This was posted on the Barstool IG account yesterday, which I’m sure most of you follow. I don’t like to blog about posts from the main account because it seems like low-hanging fruit, but this clip is so good that I wanted to offer some color.
First, let’s doff our caps to this wonderful man. 2:52:51 is a TREMENDOUS marathon time; let’s make sure we recognize his accomplishment. Of course, 36th place doesn’t hold the same weight as, say, 1st place, but it’s still very impressive. That means he averaged 6:36 miles… the whole marathon. That blows my mind. Any man that can run that many miles that fast is a goddamn legend in my book. Truly a magnificent feat of endurance and VO2 max or whatever they call it.
However, that’s the cutoff. Anybody who finishes after that isn’t taking it seriously. Right? If you’re a true marathoner, you need to get down into that 6:36 range or you should probably focus on bettering yourself in other aspects of your life.

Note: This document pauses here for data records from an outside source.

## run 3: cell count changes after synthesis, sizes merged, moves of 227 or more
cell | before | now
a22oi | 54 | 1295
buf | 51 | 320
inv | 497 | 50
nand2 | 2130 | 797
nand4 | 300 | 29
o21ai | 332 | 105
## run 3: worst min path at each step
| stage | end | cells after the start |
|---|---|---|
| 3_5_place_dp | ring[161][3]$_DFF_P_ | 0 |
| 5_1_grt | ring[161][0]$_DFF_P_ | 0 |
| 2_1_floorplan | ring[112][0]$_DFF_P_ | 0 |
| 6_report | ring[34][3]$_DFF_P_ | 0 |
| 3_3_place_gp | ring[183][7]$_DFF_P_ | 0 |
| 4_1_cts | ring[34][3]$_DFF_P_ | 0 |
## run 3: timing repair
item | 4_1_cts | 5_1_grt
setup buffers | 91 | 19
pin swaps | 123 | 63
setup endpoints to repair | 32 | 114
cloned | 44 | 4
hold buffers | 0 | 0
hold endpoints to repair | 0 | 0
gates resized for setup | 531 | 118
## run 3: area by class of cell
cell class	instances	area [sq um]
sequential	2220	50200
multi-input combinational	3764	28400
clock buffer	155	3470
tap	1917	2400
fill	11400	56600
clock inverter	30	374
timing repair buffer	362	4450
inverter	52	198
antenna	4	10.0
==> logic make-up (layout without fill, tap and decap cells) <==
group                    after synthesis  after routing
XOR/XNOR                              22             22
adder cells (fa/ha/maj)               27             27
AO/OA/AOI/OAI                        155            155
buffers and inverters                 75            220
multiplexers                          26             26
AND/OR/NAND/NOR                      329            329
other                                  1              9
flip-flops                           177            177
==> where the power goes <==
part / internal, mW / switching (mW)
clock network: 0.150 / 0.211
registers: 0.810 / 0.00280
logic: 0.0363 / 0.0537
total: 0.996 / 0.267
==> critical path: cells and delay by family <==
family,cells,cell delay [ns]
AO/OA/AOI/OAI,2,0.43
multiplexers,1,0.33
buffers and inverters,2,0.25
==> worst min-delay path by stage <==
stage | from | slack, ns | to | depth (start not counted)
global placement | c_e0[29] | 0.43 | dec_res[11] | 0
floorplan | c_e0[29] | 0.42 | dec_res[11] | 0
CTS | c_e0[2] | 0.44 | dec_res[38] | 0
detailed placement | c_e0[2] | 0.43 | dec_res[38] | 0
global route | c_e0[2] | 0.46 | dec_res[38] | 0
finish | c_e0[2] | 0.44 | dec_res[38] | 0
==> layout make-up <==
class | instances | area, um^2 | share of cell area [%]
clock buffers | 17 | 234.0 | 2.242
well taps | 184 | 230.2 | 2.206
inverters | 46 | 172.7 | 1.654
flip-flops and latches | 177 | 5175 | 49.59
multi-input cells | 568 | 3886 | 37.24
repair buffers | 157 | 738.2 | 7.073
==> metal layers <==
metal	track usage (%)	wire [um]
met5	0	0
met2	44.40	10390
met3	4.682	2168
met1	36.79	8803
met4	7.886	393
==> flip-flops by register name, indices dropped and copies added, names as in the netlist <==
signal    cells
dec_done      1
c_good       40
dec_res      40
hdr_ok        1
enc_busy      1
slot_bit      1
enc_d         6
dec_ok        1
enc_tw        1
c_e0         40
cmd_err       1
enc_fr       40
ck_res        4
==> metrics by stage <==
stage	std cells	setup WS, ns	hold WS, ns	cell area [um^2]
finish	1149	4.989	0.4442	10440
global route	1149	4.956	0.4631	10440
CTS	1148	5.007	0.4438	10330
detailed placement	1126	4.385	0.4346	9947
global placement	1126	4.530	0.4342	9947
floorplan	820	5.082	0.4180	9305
Context: an optimization exercise on an open-source flow, tuned for small area, a short achievable clock period and few clock cycles. The choices shown serve that exercise and are no tape-out recipe. Where RTL was checked, it was by simulation tests only, not by an equivalence proof against the original. Only the layout flow was run in run 2; the RTL was not checked for function there.

## flow/design.v (module list and top-level ports; edited modules follow where they fit)
// module fm_fp_lzc: 11 lines
// module fm_fp_pack: 33 lines
// module fm_fp_add: 74 lines
// module fm_fp_mul: 44 lines
// module fm_fp_div: 81 lines
// module fm_fp_cmp: 16 lines
// module fm_sine_rom: 1034 lines
// module fm_sine: 29 lines
// module fm_note_rom: 138 lines
// module phase_accumulator_oscillator: 374 lines
module phase_accumulator_oscillator (
    input  wire        clk,
    input  wire        rst,
    input  wire        cmd_valid,
    output wire        cmd_ready,
    input  wire [31:0] cmd_word,
    output wire        rsp_valid,
    input  wire        rsp_ready,
    output reg  [31:0] rsp_word,
    output reg  [31:0] ch_out,
    output reg         ch_valid
);
  // ...
==> flow/run.sh <==
#!/bin/bash
# synth_recipe.tcl (not shown) runs the flow's synth.tcl, then flattens the netlist and writes it again
# the make line also repeats each setting of config.mk as NAME=value (left out here)
make -C /OpenROAD-flow-scripts/flow DESIGN_CONFIG=/design/flow/config.mk WORK_HOME=/design/flow/orfs CLKGATE_MAP_FILE= SYNTH_SCRIPT=/design/flow/synth_recipe.tcl finish
==> flow/config.mk <==
export PLATFORM = sky130hd
export DESIGN_NAME = phase_accumulator_oscillator
export DESIGN_NICKNAME = phase_accumulator_oscillator
export VERILOG_FILES = /design/flow/design.v
export SDC_FILE = /design/flow/constraint.sdc
export NUM_CORES = 8
export LEC_CHECK = 0
export CAP_MARGIN = 35
export CORE_MARGIN = 2
export CORE_UTILIZATION = 40
export SLEW_MARGIN = 35
export SYNTH_MEMORY_MAX_BITS = 65536
==> flow/constraint.sdc <==
create_clock -name core_clock -period 20.0 [get_ports {clk}]
set_input_delay 4.0000 -clock core_clock [delete_from_list [all_inputs] [get_ports {clk}]]
set_output_delay 4.0000 -clock core_clock [all_outputs]
set_load 0.01 [all_outputs]
==> metrics.md, run 1 <==
| Metric | Value |
|---|---|
| CP Data Required Time | 20.70 ns |
| Fin Hold WS | 0.435 ns |
| Most common cell after layout, fill and taps aside | nand2_1 |
| Io pins | roughly 100 |
| Simple-gate share of the synthesized area | approximately 24% |
| CP Launch Type | register |
| Fin. max-slew vios | 0 |
| Reg-to-reg slack, setup | roughly 0.58 ns |
| Initial DRC count | between 20,000 and 25,000 |
| Dpl ws | -0.300 ns |
| CP Capture Type | register |
| Footprint of the multi-input gates | approximately 86,000 um^2 |
| M2 GR Usage | roughly 61% |
| Post-synthesis xor/xnor area fraction | roughly 2.4% |
| Bufs w/o clock | around 1,900 |
| RR Endpoint | lvl[37]$_SDFFE_PP0P_ |
| N_diodes | 38 |
| Largest family of logic cells by synthesized area | compound AO/OA/AOI/OAI gates |
| Antenna violations before repair | between 70 and 80 |
| Starting Density | ~40% |
| Via total after detailed routing | about 140k |
| Hold Path Stages | 2 |
| Final HPWL DP | about 520,000 um |
| Max stage delay cell, worst path | or4b_4 |
| Final Hold Viols | 0 |
| ClkCell Share | about 2.9% |
| CTS max path bufs | 3 |
| Util after Layout | 47.4% |
| PortBufs | about 100 |
| N_taps | 3,705 |
| Outcome | no timing/DRC/antenna violations |
| Seq/total area | between 10% and 20% |
| Post-synthesis mux area share | between 6 and 7% |
| Final wirelength | 673,000 um |
| DRC | 0 |
| Fillers | roughly 28,000 |
| WL met2 | between 200,000 and 300,000 um |
Testbench counts, summed over its fixed seeds: cycles 1,078,549.
==> module fm_fp_pack, before the edit <==
module fm_fp_pack (
    input  wire        sign,
    input  wire [11:0] exp,      
    input  wire [26:0] m,
    output wire [31:0] y
);
    wire signed [11:0] e = exp;
    wire        ovf  = (e >= 12'sd255);
    wire        sub  = (e <= 12'sd0);
    wire [11:0] shamt = 12'd1 - exp;            
    reg  [26:0] ms;
    reg  [53:0] tmp;
    always @(*) begin
        if (sub) begin
            if (shamt > 12'd26) begin
                ms = {26'd0, |m};
            end else begin
                tmp = {m, 27'd0} >> shamt[4:0];
                ms  = {tmp[53:28], tmp[27] | (|tmp[26:0])};
            end
        end else begin
            tmp = 54'd0;
            ms  = m;
        end
    end
    wire [7:0]  ef   = sub ? 8'd0 : e[7:0];
    wire        lsb  = ms[3];
    wire        g    = ms[2];
    wire        rs   = ms[1] | ms[0];
    wire        inc  = g & (rs | lsb);
    wire [30:0] mag  = {ef, ms[25:3]} + {30'd0, inc};
    assign y = ovf ? {sign, 8'hFF, 23'd0} : {sign, mag};
endmodule
==> module fm_fp_add, before the edit <==
module fm_fp_add (
    input  wire [31:0] a,
    input  wire [31:0] b_in,
    input  wire        sub,
    output reg  [31:0] y
);
    wire [31:0] b = {b_in[31] ^ sub, b_in[30:0]};
    wire a_nan  = (a[30:23] == 8'hFF) && (a[22:0] != 0);
    wire b_nan  = (b[30:23] == 8'hFF) && (b[22:0] != 0);
    wire a_inf  = (a[30:23] == 8'hFF) && (a[22:0] == 0);
    wire b_inf  = (b[30:23] == 8'hFF) && (b[22:0] == 0);
    wire a_zero = (a[30:0] == 0);
    wire b_zero = (b[30:0] == 0);
    wire        swap = (b[30:0] > a[30:0]);
    wire [31:0] x = swap ? b : a;
    wire [31:0] z = swap ? a : b;
    wire [7:0]  ex = (x[30:23] == 0) ? 8'd1 : x[30:23];
    wire [7:0]  ez = (z[30:23] == 0) ? 8'd1 : z[30:23];
    wire [23:0] mx = {x[30:23] != 0, x[22:0]};
    wire [23:0] mz = {z[30:23] != 0, z[22:0]};
    wire [7:0]  d  = ex - ez;
    reg  [26:0] mz_al;
    reg  [52:0] tmp;
    always @(*) begin
        tmp = {mz, 3'd0, 26'd0} >> d[4:0];
        if (d > 8'd26)
            mz_al = {26'd0, |mz};
        else
            mz_al = {tmp[52:27], tmp[26] | (|tmp[25:0])};
    end
    wire        eff_sub = x[31] ^ z[31];
    wire [27:0] sum  = {1'b0, mx, 3'd0} + {1'b0, mz_al};
    wire [26:0] diff = {mx, 3'd0} - mz_al;
    reg  [26:0] m_pre;
    reg  [11:0] e_pre;
    always @(*) begin
        if (!eff_sub) begin
            if (sum[27]) begin
                m_pre = {sum[27:2], sum[1] | sum[0]};
                e_pre = {4'd0, ex} + 12'd1;
            end else begin
                m_pre = sum[26:0];
                e_pre = {4'd0, ex};
            end
        end else begin
            m_pre = diff;
            e_pre = {4'd0, ex};
        end
    end
    wire [4:0]  lz;
    fm_fp_lzc u_lzc (.x(m_pre), .n(lz));
    wire [26:0] m_n = m_pre << lz;
    wire [11:0] e_n = e_pre - {7'd0, lz};
    wire [31:0] packed_y;
    fm_fp_pack u_pack (.sign(x[31]), .exp(e_n), .m(m_n), .y(packed_y));
    always @(*) begin
        if (a_nan || b_nan || (a_inf && b_inf && (a[31] != b[31])))
            y = 32'h7FC00000;
        else if (a_inf)
            y = a;
        else if (b_inf)
            y = b;
        else if (a_zero && b_zero)
            y = {a[31] & b[31], 31'd0};
        else if (b_zero)
            y = a;
        else if (a_zero)
            y = b;
        else if (m_pre == 27'd0)
            y = 32'h00000000;
        else
            y = packed_y;
    end
endmodule
==> module fm_fp_mul, before the edit <==
module fm_fp_mul (
    input  wire [31:0] a,
    input  wire [31:0] b,
    output reg  [31:0] y
);
    wire a_nan  = (a[30:23] == 8'hFF) && (a[22:0] != 0);
    wire b_nan  = (b[30:23] == 8'hFF) && (b[22:0] != 0);
    wire a_inf  = (a[30:23] == 8'hFF) && (a[22:0] == 0);
    wire b_inf  = (b[30:23] == 8'hFF) && (b[22:0] == 0);
    wire a_zero = (a[30:0] == 0);
    wire b_zero = (b[30:0] == 0);
    wire sign   = a[31] ^ b[31];
    wire [4:0] lza, lzb;
    fm_fp_lzc u_lza (.x({a[30:23] != 0, a[22:0], 3'd0}), .n(lza));
    fm_fp_lzc u_lzb (.x({b[30:23] != 0, b[22:0], 3'd0}), .n(lzb));
    wire [23:0] ma = {a[30:23] != 0, a[22:0]} << lza;
    wire [23:0] mb = {b[30:23] != 0, b[22:0]} << lzb;
    wire [11:0] ea = ((a[30:23] == 0) ? 12'd1 : {4'd0, a[30:23]}) - {7'd0, lza};
    wire [11:0] eb = ((b[30:23] == 0) ? 12'd1 : {4'd0, b[30:23]}) - {7'd0, lzb};
    wire [47:0] p = ma * mb;
    reg  [26:0] m;
    reg  [11:0] e;
    always @(*) begin
        if (p[47]) begin
            m = {p[47:22], |p[21:0]};
            e = ea + eb - 12'd126;
        end else begin
            m = {p[46:21], |p[20:0]};
            e = ea + eb - 12'd127;
        end
    end
    wire [31:0] packed_y;
    fm_fp_pack u_pack (.sign(sign), .exp(e), .m(m), .y(packed_y));
    always @(*) begin
        if (a_nan || b_nan || (a_inf && b_zero) || (b_inf && a_zero))
            y = 32'h7FC00000;
        else if (a_inf || b_inf)
            y = {sign, 8'hFF, 23'd0};
        else if (a_zero || b_zero)
            y = {sign, 31'd0};
        else
            y = packed_y;
    end
endmodule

She looks mad, huh? Wanted to burst through that ribbon and claim the completely meaningless 37th place in this coed marathon. Guess what,
sweetheart babe toots multicellular organism? There’s no ribbon for 37th place. This guy is teaching you a valuable lesson in gender equality. If you participate in a gender-non-specific marathon, we’re not going to offer a separate ribbon for the first woman, transgender, or other. You place where you place against the others. One big race to see who is the best. And you placed 37th against the other humans.
Also, what’s he supposed to do? Limbo under the ribbon to give Ms. Joggerpants her satisfactory ribbon breach? If you want to blame someone, blame the blue coat people who put that thing up too early. It would have been difficult to erect that thing in the half second between the guy and the woman, but marathons often come down to seconds. Run faster.
PS- not going to bring up Harvard here. No point. This guy’s progressive indifference to gender norms speaks for itself. I’d expect nothing less from someone wearing the H.